Alito added that "they cannot manufacture standing by choosing to make expenditures based on hypothetical future harm that is not certainly impending." In other words, opponents of FISA should shut up about the law violating the Fourth Amendment, because there's not hard evidence that the NSA is actually violating it. This is like saying you shouldn't be afraid of being murdered if you haven't been murdered yet.

It gets worse. The plaintiffs weren't able to show more proof of the NSA's snooping quite simply because that information is classified. "It's a Catch-22," Elizabeth Wydra, chief counsel for the Constitution Accountability Center, told NPR. "It's a secret program that is hard to get information about, and yet the court is seeming to require plaintiffs to get that absolute certainty before they can challenge the constitutionality of the surveillance." As one headline reads, "Supreme Court: You Can't Challenge Secret Law Because It's Secret."

Again, the nation's highest court probably won't hear any more cases about FISA, and the message that counterterrorism efforts trump the right not to be caught up in the government's "dragnet searches" has been sent.
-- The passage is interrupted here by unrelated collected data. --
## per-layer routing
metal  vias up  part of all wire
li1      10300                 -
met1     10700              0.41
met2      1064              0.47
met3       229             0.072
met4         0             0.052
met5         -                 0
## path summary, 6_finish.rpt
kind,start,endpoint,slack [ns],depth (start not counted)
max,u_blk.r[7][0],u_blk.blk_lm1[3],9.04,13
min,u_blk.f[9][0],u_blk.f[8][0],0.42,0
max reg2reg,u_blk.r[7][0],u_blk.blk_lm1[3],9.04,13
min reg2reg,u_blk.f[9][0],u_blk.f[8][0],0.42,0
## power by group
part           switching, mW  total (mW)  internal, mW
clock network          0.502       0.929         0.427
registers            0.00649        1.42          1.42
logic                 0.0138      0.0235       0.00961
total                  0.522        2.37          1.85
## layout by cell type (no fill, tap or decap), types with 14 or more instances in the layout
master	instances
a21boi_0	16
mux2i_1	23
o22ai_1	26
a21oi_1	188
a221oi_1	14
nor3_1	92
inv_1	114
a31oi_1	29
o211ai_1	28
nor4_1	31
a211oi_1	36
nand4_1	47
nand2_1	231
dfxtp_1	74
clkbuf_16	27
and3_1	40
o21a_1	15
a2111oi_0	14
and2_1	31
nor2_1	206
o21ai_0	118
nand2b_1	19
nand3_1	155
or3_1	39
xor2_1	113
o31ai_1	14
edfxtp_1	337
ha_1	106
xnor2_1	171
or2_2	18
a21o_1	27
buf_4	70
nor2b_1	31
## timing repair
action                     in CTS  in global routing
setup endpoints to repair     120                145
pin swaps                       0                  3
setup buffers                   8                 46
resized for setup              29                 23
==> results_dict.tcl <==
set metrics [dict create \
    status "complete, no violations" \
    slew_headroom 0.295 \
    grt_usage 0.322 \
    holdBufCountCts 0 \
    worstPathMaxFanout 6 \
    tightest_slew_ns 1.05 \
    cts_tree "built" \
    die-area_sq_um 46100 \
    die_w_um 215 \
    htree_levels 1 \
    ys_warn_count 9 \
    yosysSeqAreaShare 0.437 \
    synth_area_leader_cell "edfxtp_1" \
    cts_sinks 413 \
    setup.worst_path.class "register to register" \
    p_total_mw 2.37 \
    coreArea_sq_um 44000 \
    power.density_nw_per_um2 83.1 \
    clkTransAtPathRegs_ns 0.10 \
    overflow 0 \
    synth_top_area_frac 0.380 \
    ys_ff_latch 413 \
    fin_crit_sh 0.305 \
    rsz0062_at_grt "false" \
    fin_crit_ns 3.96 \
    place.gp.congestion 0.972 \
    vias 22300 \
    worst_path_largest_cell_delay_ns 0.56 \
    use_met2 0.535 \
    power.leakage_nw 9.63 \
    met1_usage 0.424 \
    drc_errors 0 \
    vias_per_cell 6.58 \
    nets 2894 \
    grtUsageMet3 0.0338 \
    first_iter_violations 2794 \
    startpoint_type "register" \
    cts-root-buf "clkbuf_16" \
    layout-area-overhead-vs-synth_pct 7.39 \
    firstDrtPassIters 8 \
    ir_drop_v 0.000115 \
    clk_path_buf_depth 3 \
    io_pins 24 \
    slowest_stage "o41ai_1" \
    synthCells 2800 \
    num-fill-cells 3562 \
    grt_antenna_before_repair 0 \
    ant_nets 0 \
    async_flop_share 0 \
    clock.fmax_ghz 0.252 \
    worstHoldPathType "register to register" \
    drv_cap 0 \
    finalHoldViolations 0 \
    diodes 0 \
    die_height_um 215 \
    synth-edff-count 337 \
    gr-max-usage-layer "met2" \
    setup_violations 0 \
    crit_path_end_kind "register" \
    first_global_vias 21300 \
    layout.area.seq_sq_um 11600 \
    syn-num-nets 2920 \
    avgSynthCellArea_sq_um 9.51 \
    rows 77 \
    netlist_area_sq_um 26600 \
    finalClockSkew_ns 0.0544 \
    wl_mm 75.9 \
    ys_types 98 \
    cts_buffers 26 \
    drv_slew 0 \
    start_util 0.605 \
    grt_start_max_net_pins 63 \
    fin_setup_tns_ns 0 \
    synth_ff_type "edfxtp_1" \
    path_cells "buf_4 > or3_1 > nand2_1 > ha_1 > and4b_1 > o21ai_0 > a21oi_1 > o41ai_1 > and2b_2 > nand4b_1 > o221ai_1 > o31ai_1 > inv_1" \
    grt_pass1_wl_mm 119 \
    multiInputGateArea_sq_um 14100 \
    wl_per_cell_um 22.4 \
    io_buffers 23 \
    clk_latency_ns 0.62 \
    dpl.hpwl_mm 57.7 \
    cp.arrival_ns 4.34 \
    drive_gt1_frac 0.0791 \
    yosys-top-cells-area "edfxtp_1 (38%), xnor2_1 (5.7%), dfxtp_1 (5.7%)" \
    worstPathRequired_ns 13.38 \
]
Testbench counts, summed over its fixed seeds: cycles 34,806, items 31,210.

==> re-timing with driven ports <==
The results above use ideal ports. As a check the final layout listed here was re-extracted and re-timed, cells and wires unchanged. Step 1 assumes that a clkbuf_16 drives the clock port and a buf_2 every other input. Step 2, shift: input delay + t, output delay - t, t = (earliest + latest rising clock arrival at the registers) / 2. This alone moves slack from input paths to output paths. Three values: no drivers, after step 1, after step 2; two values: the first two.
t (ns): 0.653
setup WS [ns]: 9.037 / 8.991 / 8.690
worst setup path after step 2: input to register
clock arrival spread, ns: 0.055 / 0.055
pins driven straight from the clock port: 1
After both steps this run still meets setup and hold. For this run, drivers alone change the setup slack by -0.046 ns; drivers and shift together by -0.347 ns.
Legal experts say that the decision bears broader implications than that, however. As the nation continues to ask questions about the government's secret counterterrorism efforts (think: drones) it looks like the courts will continue to avoid getting involved.

"Absent a radical sea change from the courts, or more likely intervention from the Congress," Stephen Vladeck, a law professor at American University  after Tuesday's decision, "the coffin is slamming shut on the ability of private citizens and civil liberties groups to challenge government counterterrorism policies, with the possible exception of Guantánamo."

Well at least freedom is still alive at Guantánamo. File that one under "Sentences I Never Thought I Would Write."